How to complete this task: Looking at the records below, say how many lines contain "build". Nothing else belongs in the answer.
╭─ Input data
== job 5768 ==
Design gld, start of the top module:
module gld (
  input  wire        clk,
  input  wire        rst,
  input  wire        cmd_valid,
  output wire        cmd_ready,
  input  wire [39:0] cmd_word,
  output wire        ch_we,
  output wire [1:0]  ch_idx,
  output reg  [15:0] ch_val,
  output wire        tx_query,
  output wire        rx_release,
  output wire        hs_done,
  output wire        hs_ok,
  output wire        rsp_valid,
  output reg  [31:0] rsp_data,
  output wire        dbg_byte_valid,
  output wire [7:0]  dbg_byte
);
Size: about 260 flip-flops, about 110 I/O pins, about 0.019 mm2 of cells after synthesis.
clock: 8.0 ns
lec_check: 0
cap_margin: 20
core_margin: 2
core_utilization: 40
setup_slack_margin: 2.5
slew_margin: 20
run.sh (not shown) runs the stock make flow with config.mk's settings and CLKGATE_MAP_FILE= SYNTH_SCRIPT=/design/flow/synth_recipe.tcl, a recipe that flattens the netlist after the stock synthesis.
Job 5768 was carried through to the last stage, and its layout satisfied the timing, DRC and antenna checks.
╰─
╭─ Input data
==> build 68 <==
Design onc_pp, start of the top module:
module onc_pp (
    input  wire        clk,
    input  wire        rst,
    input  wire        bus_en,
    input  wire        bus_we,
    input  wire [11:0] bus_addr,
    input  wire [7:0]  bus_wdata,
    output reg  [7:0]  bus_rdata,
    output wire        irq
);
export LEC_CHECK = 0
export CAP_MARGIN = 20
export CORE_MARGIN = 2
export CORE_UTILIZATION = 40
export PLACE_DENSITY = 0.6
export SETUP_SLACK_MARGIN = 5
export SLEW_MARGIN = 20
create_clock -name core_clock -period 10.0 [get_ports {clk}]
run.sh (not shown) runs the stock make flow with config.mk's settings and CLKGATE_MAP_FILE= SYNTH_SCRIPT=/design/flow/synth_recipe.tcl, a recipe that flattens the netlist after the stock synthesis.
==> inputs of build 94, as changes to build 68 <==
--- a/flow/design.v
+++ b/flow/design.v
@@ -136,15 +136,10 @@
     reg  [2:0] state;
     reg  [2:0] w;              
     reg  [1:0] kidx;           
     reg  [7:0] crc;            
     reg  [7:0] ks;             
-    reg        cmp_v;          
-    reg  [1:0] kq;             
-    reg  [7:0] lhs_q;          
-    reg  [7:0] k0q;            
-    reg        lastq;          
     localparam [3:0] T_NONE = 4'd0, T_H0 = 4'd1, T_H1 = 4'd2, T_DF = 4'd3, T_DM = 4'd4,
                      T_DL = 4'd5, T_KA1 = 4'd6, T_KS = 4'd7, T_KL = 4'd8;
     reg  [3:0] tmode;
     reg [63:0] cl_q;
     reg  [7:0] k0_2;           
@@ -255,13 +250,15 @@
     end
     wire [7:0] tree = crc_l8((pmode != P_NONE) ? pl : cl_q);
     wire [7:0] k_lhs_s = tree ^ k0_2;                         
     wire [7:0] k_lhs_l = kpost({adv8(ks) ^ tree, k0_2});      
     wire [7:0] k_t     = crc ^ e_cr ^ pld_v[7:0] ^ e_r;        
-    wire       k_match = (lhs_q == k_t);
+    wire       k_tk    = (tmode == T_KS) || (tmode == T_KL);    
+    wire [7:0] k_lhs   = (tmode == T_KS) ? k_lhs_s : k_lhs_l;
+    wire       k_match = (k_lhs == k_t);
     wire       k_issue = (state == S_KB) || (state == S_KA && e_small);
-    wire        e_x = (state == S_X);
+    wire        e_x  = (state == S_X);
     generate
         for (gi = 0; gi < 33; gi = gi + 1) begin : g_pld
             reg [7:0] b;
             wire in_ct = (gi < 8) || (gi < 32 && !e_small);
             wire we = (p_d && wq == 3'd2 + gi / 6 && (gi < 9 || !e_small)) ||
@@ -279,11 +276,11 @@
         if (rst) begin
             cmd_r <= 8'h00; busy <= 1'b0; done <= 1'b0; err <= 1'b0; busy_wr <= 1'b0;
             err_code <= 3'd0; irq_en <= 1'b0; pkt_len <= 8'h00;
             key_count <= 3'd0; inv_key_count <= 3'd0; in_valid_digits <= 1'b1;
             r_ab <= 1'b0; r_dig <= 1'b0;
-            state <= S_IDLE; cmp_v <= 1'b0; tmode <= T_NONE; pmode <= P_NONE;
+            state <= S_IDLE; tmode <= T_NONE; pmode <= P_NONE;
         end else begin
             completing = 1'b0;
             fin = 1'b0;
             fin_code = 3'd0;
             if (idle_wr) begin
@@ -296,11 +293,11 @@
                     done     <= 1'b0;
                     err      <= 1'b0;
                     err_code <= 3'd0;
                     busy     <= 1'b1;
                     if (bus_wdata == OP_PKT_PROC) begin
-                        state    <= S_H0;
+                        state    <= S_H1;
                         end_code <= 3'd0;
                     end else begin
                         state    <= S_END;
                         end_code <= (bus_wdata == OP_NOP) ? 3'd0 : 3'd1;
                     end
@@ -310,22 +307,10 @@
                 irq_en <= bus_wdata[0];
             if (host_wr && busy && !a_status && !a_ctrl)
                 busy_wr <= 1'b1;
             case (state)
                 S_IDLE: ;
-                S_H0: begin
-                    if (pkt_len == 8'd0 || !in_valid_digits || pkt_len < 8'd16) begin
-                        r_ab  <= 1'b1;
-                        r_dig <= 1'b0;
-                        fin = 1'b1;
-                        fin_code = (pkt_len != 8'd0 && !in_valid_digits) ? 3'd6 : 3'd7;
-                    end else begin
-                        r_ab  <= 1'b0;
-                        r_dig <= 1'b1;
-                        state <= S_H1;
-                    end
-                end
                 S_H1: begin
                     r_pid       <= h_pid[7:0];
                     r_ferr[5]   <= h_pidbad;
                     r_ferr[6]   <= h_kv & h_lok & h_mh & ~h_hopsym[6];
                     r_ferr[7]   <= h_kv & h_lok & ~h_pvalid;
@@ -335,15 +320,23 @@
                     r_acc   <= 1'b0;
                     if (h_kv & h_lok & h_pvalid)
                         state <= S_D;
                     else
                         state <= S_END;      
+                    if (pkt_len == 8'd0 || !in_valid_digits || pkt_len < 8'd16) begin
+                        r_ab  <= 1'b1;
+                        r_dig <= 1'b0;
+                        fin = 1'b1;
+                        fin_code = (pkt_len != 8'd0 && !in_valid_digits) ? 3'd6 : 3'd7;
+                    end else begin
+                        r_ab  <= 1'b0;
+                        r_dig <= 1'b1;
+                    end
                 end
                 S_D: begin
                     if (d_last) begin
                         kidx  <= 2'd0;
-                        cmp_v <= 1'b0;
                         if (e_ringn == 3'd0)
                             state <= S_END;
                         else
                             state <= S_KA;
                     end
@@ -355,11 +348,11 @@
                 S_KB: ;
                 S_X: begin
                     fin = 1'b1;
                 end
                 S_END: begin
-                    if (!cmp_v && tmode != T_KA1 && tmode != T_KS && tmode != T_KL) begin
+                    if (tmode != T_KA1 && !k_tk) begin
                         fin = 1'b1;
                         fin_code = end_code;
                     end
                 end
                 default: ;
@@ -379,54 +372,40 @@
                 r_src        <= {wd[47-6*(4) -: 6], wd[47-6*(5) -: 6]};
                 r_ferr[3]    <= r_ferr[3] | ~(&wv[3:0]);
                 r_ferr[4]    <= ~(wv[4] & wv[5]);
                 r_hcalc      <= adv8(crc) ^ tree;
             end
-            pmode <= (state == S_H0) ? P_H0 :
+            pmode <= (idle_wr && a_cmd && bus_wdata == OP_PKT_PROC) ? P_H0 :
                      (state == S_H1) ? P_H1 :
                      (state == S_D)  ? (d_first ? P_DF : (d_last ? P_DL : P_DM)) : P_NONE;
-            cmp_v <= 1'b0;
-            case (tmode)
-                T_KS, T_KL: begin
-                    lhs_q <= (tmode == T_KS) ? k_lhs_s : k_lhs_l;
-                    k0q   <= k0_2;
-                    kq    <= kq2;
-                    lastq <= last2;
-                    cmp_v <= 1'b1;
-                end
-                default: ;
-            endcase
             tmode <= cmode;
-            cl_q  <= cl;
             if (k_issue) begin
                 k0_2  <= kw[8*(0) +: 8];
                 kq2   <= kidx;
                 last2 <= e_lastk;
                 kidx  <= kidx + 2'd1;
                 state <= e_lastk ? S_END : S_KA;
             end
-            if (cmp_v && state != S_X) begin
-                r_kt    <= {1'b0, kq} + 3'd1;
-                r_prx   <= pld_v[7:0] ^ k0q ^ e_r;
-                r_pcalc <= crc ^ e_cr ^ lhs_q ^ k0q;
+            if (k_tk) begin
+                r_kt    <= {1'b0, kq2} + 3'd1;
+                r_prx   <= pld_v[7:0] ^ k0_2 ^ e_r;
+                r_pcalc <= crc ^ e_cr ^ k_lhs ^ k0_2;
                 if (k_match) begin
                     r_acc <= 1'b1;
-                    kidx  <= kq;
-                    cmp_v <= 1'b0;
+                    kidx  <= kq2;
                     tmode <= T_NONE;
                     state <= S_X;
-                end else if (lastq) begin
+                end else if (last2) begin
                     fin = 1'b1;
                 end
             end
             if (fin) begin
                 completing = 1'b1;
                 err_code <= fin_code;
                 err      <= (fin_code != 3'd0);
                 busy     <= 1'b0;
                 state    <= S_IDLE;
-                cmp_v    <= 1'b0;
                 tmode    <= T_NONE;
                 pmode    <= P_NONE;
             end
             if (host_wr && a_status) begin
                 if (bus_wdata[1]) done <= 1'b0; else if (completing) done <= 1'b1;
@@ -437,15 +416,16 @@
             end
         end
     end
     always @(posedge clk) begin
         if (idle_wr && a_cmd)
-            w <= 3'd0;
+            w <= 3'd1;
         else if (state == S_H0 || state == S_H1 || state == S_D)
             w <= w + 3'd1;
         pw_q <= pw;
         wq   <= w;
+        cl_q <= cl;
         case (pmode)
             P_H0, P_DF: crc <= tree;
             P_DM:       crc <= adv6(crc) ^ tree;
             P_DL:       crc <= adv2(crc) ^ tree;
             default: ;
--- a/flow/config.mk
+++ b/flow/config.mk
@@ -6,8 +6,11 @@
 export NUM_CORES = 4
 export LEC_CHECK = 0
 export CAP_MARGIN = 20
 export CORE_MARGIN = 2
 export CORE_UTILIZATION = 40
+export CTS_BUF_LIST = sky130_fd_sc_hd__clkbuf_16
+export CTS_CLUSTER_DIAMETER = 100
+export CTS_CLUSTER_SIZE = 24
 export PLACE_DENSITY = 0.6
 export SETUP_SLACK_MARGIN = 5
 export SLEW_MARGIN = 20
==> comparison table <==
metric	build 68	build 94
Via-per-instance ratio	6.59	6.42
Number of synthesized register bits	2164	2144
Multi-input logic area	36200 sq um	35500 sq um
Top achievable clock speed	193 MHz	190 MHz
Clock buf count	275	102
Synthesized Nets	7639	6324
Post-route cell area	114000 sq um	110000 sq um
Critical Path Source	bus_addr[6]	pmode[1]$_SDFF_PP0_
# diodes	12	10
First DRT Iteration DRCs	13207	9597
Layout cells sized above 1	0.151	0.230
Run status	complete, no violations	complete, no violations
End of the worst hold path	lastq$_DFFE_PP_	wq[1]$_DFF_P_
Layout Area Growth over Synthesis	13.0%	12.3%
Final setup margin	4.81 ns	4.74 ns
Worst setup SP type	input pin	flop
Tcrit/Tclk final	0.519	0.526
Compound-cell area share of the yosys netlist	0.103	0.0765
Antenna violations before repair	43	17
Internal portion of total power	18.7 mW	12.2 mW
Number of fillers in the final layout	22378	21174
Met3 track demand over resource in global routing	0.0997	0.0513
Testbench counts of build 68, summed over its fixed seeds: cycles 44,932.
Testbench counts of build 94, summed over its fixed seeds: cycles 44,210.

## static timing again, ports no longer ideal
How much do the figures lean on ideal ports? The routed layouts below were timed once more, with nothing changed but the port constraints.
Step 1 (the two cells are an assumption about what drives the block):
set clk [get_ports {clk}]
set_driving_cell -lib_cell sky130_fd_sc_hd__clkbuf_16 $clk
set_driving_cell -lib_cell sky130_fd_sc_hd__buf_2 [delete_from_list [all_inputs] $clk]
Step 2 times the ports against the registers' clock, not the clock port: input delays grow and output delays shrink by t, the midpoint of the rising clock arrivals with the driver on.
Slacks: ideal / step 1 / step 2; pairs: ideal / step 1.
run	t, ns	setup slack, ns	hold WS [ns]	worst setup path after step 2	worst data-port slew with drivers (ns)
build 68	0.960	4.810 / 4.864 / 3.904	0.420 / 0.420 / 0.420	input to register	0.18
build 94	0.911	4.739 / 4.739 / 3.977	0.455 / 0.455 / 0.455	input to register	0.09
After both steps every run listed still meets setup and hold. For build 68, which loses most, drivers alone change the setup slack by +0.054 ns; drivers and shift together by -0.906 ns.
╰─
Expected output: 8